=== EXERCISE INSTRUCTIONS ===
Keep each line of the material that includes "level", and leave out the rest.

=== DATA FOR THIS TASK ===
--- src/rtl/ps2_mouse_pkg.sv ---
// Shared types and constants for the PS/2 mouse host controller.
// The optional error counter is enabled with PS2_MOUSE_ERR_CNT_EN.
package ps2_mouse_pkg;

    typedef enum logic [2:0] {
        INHIBIT  = 3'd0,
        REQ      = 3'd1,
        TX       = 3'd2,
        WAIT_ACK = 3'd3,
        STREAM   = 3'd4,
        ERR      = 3'd5
    } state_t;

    localparam logic [7:0] CMD_ENABLE = 8'hF4;
    localparam logic [7:0] RSP_ACK    = 8'hFA;
    localparam int         FRAME_BITS = 11;

    localparam int B0_BTN_MSB = 2;
    localparam int B0_SYNC    = 3;
    localparam int B0_XSIGN   = 4;
    localparam int B0_YSIGN   = 5;
    localparam int B0_XOVF    = 6;
    localparam int B0_YOVF    = 7;

    // Frame layout is {stop, parity, data[7:0], start}; parity is odd over data+parity.
    function automatic logic frame_ok(input logic [FRAME_BITS-1:0] f);
        return (f[0] == 1'b0) && (f[FRAME_BITS-1] == 1'b1) && (^f[9:1]);
    endfunction

endpackage

--- src/rtl/ps2_bit_cnt.sv ---
// Frame bit counter: counts PS/2 clock falls, cleared by the controller.
module ps2_bit_cnt (
    input  logic       clk,
    input  logic       reset,
    input  logic       fall_i,
    input  logic       bit_reset_i,
    output logic [3:0] cnt_o
);

    logic [3:0] cnt_q;

    // Clear has priority over increment
    always_ff @(posedge clk) begin
        if (reset || bit_reset_i) begin
            cnt_q <= 4'd0;
        end else if (fall_i) begin
            cnt_q <= cnt_q + 4'd1;
        end else begin
            cnt_q <= cnt_q;
        end
    end

    assign cnt_o = cnt_q;

endmodule

--- src/rtl/ps2_edge_sync.sv ---
// Pad synchroniser for the PS/2 clock and data lines with falling-edge detect on clock.
module ps2_edge_sync #(
    parameter int SYNC_STAGES = 2
) (
    input  logic clk,
    input  logic reset,
    input  logic ps2_clk_i,
    input  logic ps2_data_i,
    output logic data_s_o,
    output logic fall_o
);

    logic [SYNC_STAGES-1:0] clk_sync_q;
    logic [SYNC_STAGES-1:0] data_sync_q;
    logic                   clk_prev_q;

    // Synchroniser chains reset to the idle-high bus level
    always_ff @(posedge clk) begin
        if (reset) begin
            clk_sync_q  <= '1;
            data_sync_q <= '1;
            clk_prev_q  <= 1'b1;
        end else begin
            clk_sync_q  <= {clk_sync_q[SYNC_STAGES-2:0], ps2_clk_i};
            data_sync_q <= {data_sync_q[SYNC_STAGES-2:0], ps2_data_i};
            clk_prev_q  <= clk_sync_q[SYNC_STAGES-1];
        end
    end

    assign data_s_o = data_sync_q[SYNC_STAGES-1];
    assign fall_o   = clk_prev_q & ~clk_sync_q[SYNC_STAGES-1];

endmodule

--- src/rtl/ps2_mouse_ctrl.sv ---
// PS/2 mouse host: sends Enable Data Reporting, waits for ACK, assembles 3-byte packets.
// Defining PS2_MOUSE_ERR_CNT_EN adds a saturating err_count output.
module ps2_mouse_ctrl
    import ps2_mouse_pkg::*;
#(
    parameter int SYNC_STAGES = 2,
    parameter int INHIBIT_CYC = 2500,
    parameter int TIMEOUT_CYC = 50000
) (
    input  logic       clk,
    input  logic       reset,
    input  logic       ps2_clk_i,
    input  logic       ps2_data_i,
    output logic       ps2_clk_oe,
    output logic       ps2_data_oe,
    output logic       init_done,
    output logic       pkt_valid,
    output logic [2:0] pkt_btn,
    output logic [8:0] pkt_dx,
    output logic [8:0] pkt_dy,
    output logic [1:0] pkt_ovf,
    output logic       frame_err
`ifdef PS2_MOUSE_ERR_CNT_EN
    ,
    output logic [7:0] err_count
`endif
);

    localparam int TMAX = (TIMEOUT_CYC > INHIBIT_CYC) ? TIMEOUT_CYC : INHIBIT_CYC;
    localparam int TW   = $clog2(TMAX + 1);

    logic          data_s, fall_s, bit_reset_s;
    logic [3:0]    bit_cnt_s;
    state_t        state_q, state_d;
    logic [TW-1:0] timer_q, timer_d;
    logic [9:0]    rx_sh_q, rx_sh_d, tx_sh_q, tx_sh_d;
    logic [1:0]    byte_idx_q, byte_idx_d;
    logic [6:0]    hdr_q, hdr_d;      // byte0 without its always-one sync bit
    logic [7:0]    byte1_q, byte1_d;
    logic          clk_oe_q, clk_oe_d, data_oe_q, data_oe_d;
    logic          init_done_q, init_done_d, pkt_valid_q, pkt_valid_d;
    logic          frame_err_q, frame_err_d;
    logic [2:0]    pkt_btn_q, pkt_btn_d;
    logic [8:0]    pkt_dx_q, pkt_dx_d, pkt_dy_q, pkt_dy_d;
    logic [1:0]    pkt_ovf_q, pkt_ovf_d;

    logic [10:0] frame_s;
    logic [7:0]  rx_byte_s;
    logic        in_frame_s, frame_done_s, frame_good_s, counting_s, timeout_s, inhibit_done_s;

    ps2_edge_sync #(.SYNC_STAGES(SYNC_STAGES)) u_edge_sync (
        .clk        (clk),
        .reset      (reset),
        .ps2_clk_i  (ps2_clk_i),
        .ps2_data_i (ps2_data_i),
        .data_s_o   (data_s),
        .fall_o     (fall_s)
    );

    ps2_bit_cnt u_bit_cnt (
        .clk         (clk),
        .reset       (reset),
        .fall_i      (fall_s),
        .bit_reset_i (bit_reset_s),
        .cnt_o       (bit_cnt_s)
    );

    assign in_frame_s     = (state_q == TX) || (state_q == WAIT_ACK) || (state_q == STREAM);
    assign frame_s        = {data_s, rx_sh_q};
    assign rx_byte_s      = frame_s[8:1];
    assign frame_good_s   = frame_ok(frame_s);
    assign frame_done_s   = in_frame_s && fall_s && (bit_cnt_s == 4'(FRAME_BITS - 1));
    assign counting_s     = (state_q == INHIBIT) ? clk_oe_q :
                            (state_q == TX)      ? 1'b1 :
                            in_frame_s           ? (bit_cnt_s != 4'd0) : 1'b0;
    assign timeout_s      = in_frame_s && counting_s && (timer_q == TW'(TIMEOUT_CYC - 1));
    assign inhibit_done_s = (state_q == INHIBIT) && clk_oe_q && (timer_q == TW'(INHIBIT_CYC - 1));
    assign bit_reset_s    = !in_frame_s || (state_d != state_q) || frame_done_s || timeout_s;

    // State register
    always_ff @(posedge clk) begin
        if (reset) begin
            state_q <= INHIBIT;
        end else begin
            state_q <= state_d;
        end
    end

    // Next-state logic
    always_comb begin
        state_d = state_q;
        case (state_q)
            INHIBIT:  state_d = inhibit_done_s ? REQ : INHIBIT;
            REQ:      state_d = TX;
            TX: begin
                if (timeout_s)         state_d = ERR;
                else if (frame_done_s) state_d = data_s ? ERR : WAIT_ACK;
                else                   state_d = TX;
            end
            WAIT_ACK: begin
                if (timeout_s)         state_d = ERR;
                else if (frame_done_s) state_d = (frame_good_s && rx_byte_s == RSP_ACK) ? STREAM : ERR;
                else                   state_d = WAIT_ACK;
            end
            STREAM:   state_d = STREAM;
            ERR:      state_d = INHIBIT;
            default:  state_d = ERR;
        endcase
    end

    // Datapath and registered-output next values
    always_comb begin
        timer_d     = (state_d != state_q || !counting_s || (in_frame_s && fall_s) || timeout_s)
                      ? '0 : timer_q + TW'(1);
        rx_sh_d     = (in_frame_s && fall_s) ? frame_s[10:1] : rx_sh_q;
        tx_sh_d     = tx_sh_q;
        byte_idx_d  = byte_idx_q;
        hdr_d       = hdr_q;
        byte1_d     = byte1_q;
        pkt_btn_d   = pkt_btn_q;
        pkt_dx_d    = pkt_dx_q;
        pkt_dy_d    = pkt_dy_q;
        pkt_ovf_d   = pkt_ovf_q;
        pkt_valid_d = 1'b0;
        clk_oe_d    = (state_d == INHIBIT);
        init_done_d = (state_d == STREAM);
        frame_err_d = (state_q == ERR) ||
                      ((state_q == STREAM) && ((frame_done_s && !frame_good_s) || timeout_s));

        if (state_q == REQ) begin
            tx_sh_d = {1'b1, ~^CMD_ENABLE, CMD_ENABLE};
        end else if (state_q == TX && fall_s) begin
            tx_sh_d = {1'b1, tx_sh_q[9:1]};
        end else begin
            tx_sh_d = tx_sh_q;
        end

        // Start bit is held from REQ until the first device clock fall
        if (state_d == REQ) begin
            data_oe_d = 1'b1;
        end else if (state_d == TX) begin
            data_oe_d = (state_q == TX && fall_s && bit_cnt_s <= 4'd9) ? ~tx_sh_q[0] : data_oe_q;
        end else begin
            data_oe_d = 1'b0;
        end

        if (state_q != STREAM || timeout_s || (frame_done_s && !frame_good_s)) begin
            byte_idx_d = 2'd0;
        end else if (frame_done_s) begin
            case (byte_idx_q)
                2'd0: begin
                    if (rx_byte_s[B0_SYNC]) begin
                        hdr_d      = {rx_byte_s[7:4], rx_byte_s[2:0]};
                        byte_idx_d = 2'd1;
                    end else begin
                        byte_idx_d = 2'd0;
                    end
                end
                2'd1: begin
                    byte1_d    = rx_byte_s;
                    byte_idx_d = 2'd2;
                end
                2'd2: begin
                    pkt_btn_d   = hdr_q[B0_BTN_MSB:0];
                    pkt_dx_d    = {hdr_q[B0_XSIGN-1], byte1_q};
                    pkt_dy_d    = {hdr_q[B0_YSIGN-1], rx_byte_s};
                    pkt_ovf_d   = {hdr_q[B0_YOVF-1], hdr_q[B0_XOVF-1]};
                    pkt_valid_d = 1'b1;
                    byte_idx_d  = 2'd0;
                end
                default: byte_idx_d = 2'd0;
            endcase
        end else begin
            byte_idx_d = byte_idx_q;
        end
    end

    // Datapath and output registers
    always_ff @(posedge clk) begin
        if (reset) begin
            timer_q     <= '0;
            rx_sh_q     <= 10'd0;
            tx_sh_q     <= 10'd0;
            byte_idx_q  <= 2'd0;
            hdr_q       <= 7'd0;
            byte1_q     <= 8'd0;
            clk_oe_q    <= 1'b0;
            data_oe_q   <= 1'b0;
            init_done_q <= 1'b0;
            pkt_valid_q <= 1'b0;
            frame_err_q <= 1'b0;
            pkt_btn_q   <= 3'd0;
            pkt_dx_q    <= 9'd0;
            pkt_dy_q    <= 9'd0;
            pkt_ovf_q   <= 2'd0;
        end else begin
            timer_q     <= timer_d;
            rx_sh_q     <= rx_sh_d;
            tx_sh_q     <= tx_sh_d;
            byte_idx_q  <= byte_idx_d;
            hdr_q       <= hdr_d;
            byte1_q     <= byte1_d;
            clk_oe_q    <= clk_oe_d;
            data_oe_q   <= data_oe_d;
            init_done_q <= init_done_d;
            pkt_valid_q <= pkt_valid_d;
            frame_err_q <= frame_err_d;
            pkt_btn_q   <= pkt_btn_d;
            pkt_dx_q    <= pkt_dx_d;
            pkt_dy_q    <= pkt_dy_d;
            pkt_ovf_q   <= pkt_ovf_d;
        end
    end

    assign ps2_clk_oe  = clk_oe_q;
    assign ps2_data_oe = data_oe_q;
    assign init_done   = init_done_q;
    assign pkt_valid   = pkt_valid_q;
    assign pkt_btn     = pkt_btn_q;
    assign pkt_dx      = pkt_dx_q;
    assign pkt_dy      = pkt_dy_q;
    assign pkt_ovf     = pkt_ovf_q;
    assign frame_err   = frame_err_q;

`ifdef PS2_MOUSE_ERR_CNT_EN
    logic [7:0] err_cnt_q;

    // Saturating count of error pulses
    always_ff @(posedge clk) begin
        if (reset) begin
            err_cnt_q <= 8'd0;
        end else if (frame_err_q && err_cnt_q != 8'hFF) begin
            err_cnt_q <= err_cnt_q + 8'd1;
        end else begin
            err_cnt_q <= err_cnt_q;
        end
    end

    assign err_count = err_cnt_q;
`endif

endmodule

--- config.mk ---
export PLATFORM = sky130hd
export DESIGN_NAME = ps2_mouse_ctrl
export DESIGN_NICKNAME = d
export VERILOG_FILES = /design/src/rtl/ps2_mouse_pkg.sv /design/src/rtl/ps2_bit_cnt.sv /design/src/rtl/ps2_edge_sync.sv /design/src/rtl/ps2_mouse_ctrl.sv
export SDC_FILE = /design/constraint.sdc
export NUM_CORES = 1
export LEC_CHECK = 0
export CAP_MARGIN = 20
export CORE_UTILIZATION = 45
export DETAILED_ROUTE_END_ITERATION = 6
export PLACE_DENSITY_LB_ADDON = 0.1
export SYNTH_ARGS = -nofsm -noshare
export SYNTH_HDL_FRONTEND = slang
export SYNTH_SLANG_ARGS = --single-unit
--- constraint.sdc ---
create_clock -name clk -period 6 [get_ports clk]
set_clock_uncertainty 0.05 [all_clocks]
set_input_delay 0.6 -clock clk [delete_from_list [all_inputs] [get_ports clk]]
set_output_delay 0.6 -clock clk [all_outputs]
set_load 0.03 [all_outputs]
After elaboration in Yosys (flattened, before gate mapping) --
Cells that the tools add are included.
Operators by class: reductions and logical operators 42, multiplexer cells 19, add/sub/neg operators 2, bitwise gates (word level) 6, magnitude comparators 1, eq/ne operators 17
Operators with widths (count):
- 10-bit 2-to-1 mux | 2
- 3-bit one-hot mux with 6 select lines | 1
- 16-bit by 1-bit adder with 16-bit output, second input constant | 1
- 16-bit by 12-bit == test with 1-bit output, second input constant | 1
- 16-bit == test, second input constant | 1
- 3-bit 2-to-1 mux | 5
- 1-bit logical AND | 13
- 1-bit logical OR | 13
- 1-bit 2-to-1 mux | 10
- 3-bit by 2-bit == test with 1-bit output, second input constant | 3
- 3-bit == test, second input constant | 3
- 9-bit XOR reduction | 1
- 8-bit == test, second input constant | 1
- 3-bit by 1-bit == test with 1-bit output, second input constant | 2
- 3-bit logical NOT | 2
- 3-bit AND reduction | 2
- 2-bit OR reduction | 3
- 1-bit NOT | 5
- 4-bit by 1-bit adder with 4-bit output, second input constant | 1
- 4-bit == test, second input constant | 1
- 4-bit less-or-equal comparator, second input constant | 1
- 2-bit one-hot mux with 2 select lines | 1
- 4-bit AND reduction | 1
- 4-bit nonzero test | 1
- 10 further kinds | 12
Storage, ports and cells: flip-flop bits (word level) 93

Depth between registers and ports, before layout --
word-level depth 15, depth in mapped cells 9, gate-level depth less buffers 8

Hierarchy --
From an unflattened synthesis, not the netlist that was laid out.
Unflattened totals: cell total of the unflattened synthesis 390, area, all modules 3887.5 µm²
By module, submodules not included:
- ps2_mouse_ctrl | instances 1, cells an instance 362, seq. area each 1681.6 µm², area each 3572.2 µm²
- ps2_bit_cnt | instances 1, cells an instance 17, seq. area each 80.1 µm², area each 177.7 µm²
- ps2_edge_sync | instances 1, cells an instance 11, seq. area each 100.1 µm², area each 137.6 µm²

Worst setup path after synthesis --
No wires, ideal clock.
path kind register to register, from reg rx_sh_q[3], to reg pkt_btn_q[0] (netlist: pkt_btn[0]), arrival time 2.291 ns, stages on the path, launching flop included 10, setup time 0.128 ns, path slack 3.531 ns, cell sequence dfxtp_1 -> inv_1 -> ha_1 -> xnor3_1 -> xnor2_1 -> nor2_1 -> nor4b_4 -> buf_2 -> mux2i_1 -> nor2_1
Between the ends: cells in the longest elaborated chain, start to end 7
RTL lines:
- from (decl) | RTL line ps2_mouse_ctrl.sv:36 | logic [9:0] rx_sh_q, rx_sh_d, tx_sh_q, tx_sh_d;
- from (signal assigned) | RTL line ps2_mouse_ctrl.sv:198 | rx_sh_q <= rx_sh_d;
- 9-bit XOR reduction | RTL line ps2_mouse_pkg.sv:27 | return (f[0] == 1'b0) && (f[FRAME_BITS-1] == 1'b1) && (^f[9:1]);
- 1-bit logical AND | RTL line ps2_mouse_pkg.sv:27
- 1-bit logical NOT | RTL line ps2_mouse_ctrl.sv:147 | if (state_q != STREAM || timeout_s || (frame_done_s && !frame_good_s)) begin
- 1-bit logical AND | RTL line ps2_mouse_ctrl.sv:147
- 1-bit logical OR | RTL line ps2_mouse_ctrl.sv:147
- 1-bit NOT (no source line)
- 3-bit AND reduction (no source line)
- to (signal assigned) | RTL line ps2_mouse_ctrl.sv:208 | pkt_btn_q <= pkt_btn_d;
- to (decl) | RTL line ps2_mouse_ctrl.sv:43 | logic [2:0] pkt_btn_q, pkt_btn_d;
Every way passes these cells. A chain may end at the register's enable or synchronous reset.

Worst setup path in the final report --
from reg rx_sh_q[3], to reg pkt_dx_q[7] (netlist: pkt_dx[7])
Between the ends: cells in the longest elaborated chain, start to end 7
RTL lines:
- 9-bit XOR reduction | RTL line ps2_mouse_pkg.sv:27
- 1-bit logical AND | RTL line ps2_mouse_pkg.sv:27
- 1-bit logical NOT | RTL line ps2_mouse_ctrl.sv:147
- 1-bit logical AND | RTL line ps2_mouse_ctrl.sv:147
- 1-bit logical OR | RTL line ps2_mouse_ctrl.sv:147
- 1-bit NOT (no source line)
- 3-bit AND reduction (no source line)
- to (signal assigned) | RTL line ps2_mouse_ctrl.sv:209 | pkt_dx_q <= pkt_dx_d;
- to (decl) | RTL line ps2_mouse_ctrl.sv:44 | logic [8:0] pkt_dx_q, pkt_dx_d, pkt_dy_q, pkt_dy_d;
Every way passes these cells.

==> metrics.md <==
| Metric | Value |
|---|---|
| Status | complete, no violations |
| Post-DP HPWL | 5320 µm |
| Pwr Density | between 200 and 250 nW/µm² |
| Initial antenna violation count | 0 |
| Synth warn | 0 |
| Fin. max-slew vios | 0 |
| Cells resized by post-CTS repair | 0 |
| Cell mode on critical path | nor2_1 |
| Hold-fix buffers, CTS | 0 |
| Post-synthesis sequential area ratio | 47.4% |
| Final net count | 457 |
| EDFF count, synth | 0 |
| Die W | 95.4 µm |
| Die area | 9100 µm² |
| # rows | 33 |
| Cts bufs inserted | 9 |
| Post-CTS Setup Bufs | 0 |
| Layout area overhead | 14.9% |
| Clock sinks | 93 |
| Inserted Diodes | 0 |
| P_leak | 1.59 nW |
| TritonRoute pass-1 iters | 4 |
| Mapped Area | about 4000 µm² |
| H-tree depth | 3 |
| Crit path DAT | about 3.3 ns |
| CTS tree | done |
| Total power | 1.07 mW |
| Fill cells | 783 |
| WHS Path Cells | 1 |
| Grt total ovfl | 0 |
| Cells after Synth | 416 |
| Hold slack | 0.370 ns |
| Die span in y | 95.4 µm |
| Via density | 5.28 |
| Dominant cells by area after synthesis | dfxtp_1 47%, mux2i_1 11%, nor2_1 8.3% |
| Layout cells sized above 1 | 8.04% |
| Least-Margin Pin Slew | 0.897 ns |
| Critical Path Max Stage Delay | slightly below 0.8 ns |
| Most frequent cells in the layout | 93 x dfxtp_1, 87 x nor2_1, 43 x mux2i_1 |
| Drt wl/cell | 14.1 µm |
| Final WS setup | approximately 2.8 ns |
| Max IR drop VDD | 0.125 mV |
| Initial core utilization | 47.0% |
| Area leader, netlist | dfxtp_1 |
| FFs w/ async S/R, synth | 0% |
| Gpl congestion | around 0.81 |
| Critical Path Source Type | flop |
| Period minus WS final | 3.17 ns |
| CP Cell Sequence | inv_1 > ha_1 > xnor3_1 > xnor2_1 > nor2_1 > nor4b_4 > buf_4 > mux2i_1 > nor2_1 |
| Final ANT Viol Nets | 0 |
| Iter 0 DRT Violations | 77 |
| Largest net degree at the start of global routing | 69 |
| Number of global-route vias before repair | ~2,700 |
| Final hold vios | 0 |
| Drt drc | 0 |
| Worst Path Required | 6.17 ns |
| Final setup TNS | 0 ns |
| DR vias | 2,921 |
| Max Cap Viol | 0 |
| CTS Root Cell | clkbuf_8 |
| Hold Path Class | reg2reg |
| CP Capture Type | flop |
| Syn Area/Cell | between 9 and 10 µm² |
| Final setup violation count | 0 |
| Clock Tree Buf Depth | 2 |
| GR Util All Layers | 18.9% |
| Placeable core region | 8340 µm² |
| I/O Pins | 32 |
| Ys flop type | dfxtp_1 |
| Clk slew on worst S/H paths | 0.09 ns |
| #FFs+latches synth | just over 90 |
| Synth top area share | between 40 and 50% |
| Pre-CTS setup slack | 2.79 ns |
| Leading cell type in the layout, fill and taps excluded | dfxtp_1 |
| Final WL | 7800 µm |
| Unique masters post-synth | between 50 and 60 |
| Max Clk Rate | 0.315 GHz |
| Slowest CP cell | nor4b_4 |
| RSZ-0062 raised after global routing | false |
| Worst slew margin | roughly 40% |
| Clock Latency Late Sink | 0.35 ns |
| IO Port Bufs | 31 |
| First-pass GRT wire length | 13,200 µm |
| Reg2reg path depth | 9 |
| Final Cycle Share | 52.9% |
| Syn nets | 430 |
| Worst-path fanout max | 13 |
| WS Path Type | reg2reg |
-- critical path: cells and delay by family, from the launching register on --
kind / cells / cell delay (ns)
simple gates: 3 / 1.04
xor+xnor: 2 / 0.51
buf+inv: 2 / 0.46
flops: 1 / 0.44
fa+ha+maj: 1 / 0.31
mux: 1 / 0.22
-- kinds of logic (layout without fill, tap and decap cells) --
group                      Yosys count  in the layout  synth area share [%]
AOI/OAI and AO/OA                   46             46                  7.94
adders and majority gates           10             10                  3.19
and+or+nand+nor                    181            181                  23.5
xor gates and xnor gates            18             18                  4.37
buffers and inverters               25             57                  2.61
DFF                                 93             93                  47.4
muxes                               43             43                  11.0
-- final timing paths --
path | startpoint | end | slack [ns]
max | rx_sh_q[3] | pkt_dx[7] | 2.83
min | u_edge_sync.data_sync_q[0] | u_edge_sync.data_sync_q[1] | 0.37
max reg2reg | rx_sh_q[3] | pkt_dx[7] | 2.83
min reg2reg | u_edge_sync.data_sync_q[0] | u_edge_sync.data_sync_q[1] | 0.37
-- state kept, by name (all words and copies together) (netlist names) --
signal,cells
timer_q,16
rx_sh_q,10
tx_sh_q,10
pkt_dx,9
pkt_dy,9
byte1_q,8
hdr_q,7
u_bit_cnt.cnt_o,4
pkt_btn,3
state_q,3
byte_idx_q,2
pkt_ovf,2
u_edge_sync.clk_sync_q,2
u_edge_sync.data_sync_q,2
frame_err,1
init_done,1
pkt_valid,1
ps2_clk_oe,1
ps2_data_oe,1
u_edge_sync.clk_prev_q,1
-- final cells by class --
cell class                 instances  area [µm²]  area share, %
sequential                        93        1860           41.3
tap                              105         131           2.91
timing repair buffer              33         320           7.10
multi-input combinational        298        1960           43.5
clock inverter                     6        68.8           1.53
clock buffer                      10         138           3.05
inverter                           8        30.0          0.666
-- per-stage QoR --
step / cells / instance area, µm² / utilization (%)
floorplan: 416 / 3920 / -
global placement: 537 / 4300 / 51.6
detailed placement: 537 / 4300 / 51.6
CTS: 553 / 4510 / 54.1
global route: 553 / 4510 / 54.1
finish: 553 / 4510 / 54.1
-- metal layers --
| metal | up-vias | part of all wire, % | GRT usage, % |
|---|---|---|---|
| met2 | 46 | 46 | 29.9 |
| met5 | - | 0 | 0 |
| met4 | 0 | 1.1 | 6.47 |
| met1 | 1388 | 49 | 25.1 |
| met3 | 8 | 3.2 | 4.55 |
| li1 | 1479 | - | - |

=== SOLUTION ===
    // Synchroniser chains reset to the idle-high bus level
Operators by class: reductions and logical operators 42, multiplexer cells 19, add/sub/neg operators 2, bitwise gates (word level) 6, magnitude comparators 1, eq/ne operators 17
Storage, ports and cells: flip-flop bits (word level) 93
word-level depth 15, depth in mapped cells 9, gate-level depth less buffers 8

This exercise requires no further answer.